[Records for processing]:
Content starts
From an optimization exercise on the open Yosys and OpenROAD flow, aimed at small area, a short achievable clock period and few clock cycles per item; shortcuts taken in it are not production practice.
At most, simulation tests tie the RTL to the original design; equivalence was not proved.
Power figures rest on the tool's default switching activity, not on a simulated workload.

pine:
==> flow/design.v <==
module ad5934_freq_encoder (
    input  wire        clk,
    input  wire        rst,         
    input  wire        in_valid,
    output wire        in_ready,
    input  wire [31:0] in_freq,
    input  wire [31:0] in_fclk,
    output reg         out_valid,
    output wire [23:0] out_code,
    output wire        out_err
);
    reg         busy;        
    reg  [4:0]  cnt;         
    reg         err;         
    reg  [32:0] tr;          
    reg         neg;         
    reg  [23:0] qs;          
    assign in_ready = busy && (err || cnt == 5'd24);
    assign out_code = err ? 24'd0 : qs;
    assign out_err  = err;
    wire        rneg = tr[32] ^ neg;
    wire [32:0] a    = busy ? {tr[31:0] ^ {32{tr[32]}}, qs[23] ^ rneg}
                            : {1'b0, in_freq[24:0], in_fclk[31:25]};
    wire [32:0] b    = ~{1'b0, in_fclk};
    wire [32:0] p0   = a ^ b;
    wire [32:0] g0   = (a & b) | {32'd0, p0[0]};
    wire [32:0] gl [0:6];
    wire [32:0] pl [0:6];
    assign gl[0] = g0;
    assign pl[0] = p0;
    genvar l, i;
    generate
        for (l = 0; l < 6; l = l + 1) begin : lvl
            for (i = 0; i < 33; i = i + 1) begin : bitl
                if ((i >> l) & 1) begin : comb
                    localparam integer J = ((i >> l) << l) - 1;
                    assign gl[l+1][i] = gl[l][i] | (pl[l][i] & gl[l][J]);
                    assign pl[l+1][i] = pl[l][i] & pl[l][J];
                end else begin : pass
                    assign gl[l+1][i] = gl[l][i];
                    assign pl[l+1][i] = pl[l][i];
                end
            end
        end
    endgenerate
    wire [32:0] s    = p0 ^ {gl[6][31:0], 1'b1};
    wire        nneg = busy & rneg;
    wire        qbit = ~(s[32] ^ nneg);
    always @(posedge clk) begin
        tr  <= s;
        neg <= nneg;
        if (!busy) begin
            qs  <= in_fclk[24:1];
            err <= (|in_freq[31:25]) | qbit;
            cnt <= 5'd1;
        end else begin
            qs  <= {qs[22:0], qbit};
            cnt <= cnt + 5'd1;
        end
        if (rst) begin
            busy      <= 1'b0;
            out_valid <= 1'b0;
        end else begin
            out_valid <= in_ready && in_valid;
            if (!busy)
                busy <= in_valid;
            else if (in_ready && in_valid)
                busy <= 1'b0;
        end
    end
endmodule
Content ends
[What is expected]:
Please transcribe, exactly and with nothing added, the lines from the first line of the material above through the line that contains "output wire [23:0]".

[Solution to the problem]:
From an optimization exercise on the open Yosys and OpenROAD flow, aimed at small area, a short achievable clock period and few clock cycles per item; shortcuts taken in it are not production practice.
At most, simulation tests tie the RTL to the original design; equivalence was not proved.
Power figures rest on the tool's default switching activity, not on a simulated workload.

pine:
==> flow/design.v <==
module ad5934_freq_encoder (
    input  wire        clk,
    input  wire        rst,         
    input  wire        in_valid,
    output wire        in_ready,
    input  wire [31:0] in_freq,
    input  wire [31:0] in_fclk,
    output reg         out_valid,
    output wire [23:0] out_code,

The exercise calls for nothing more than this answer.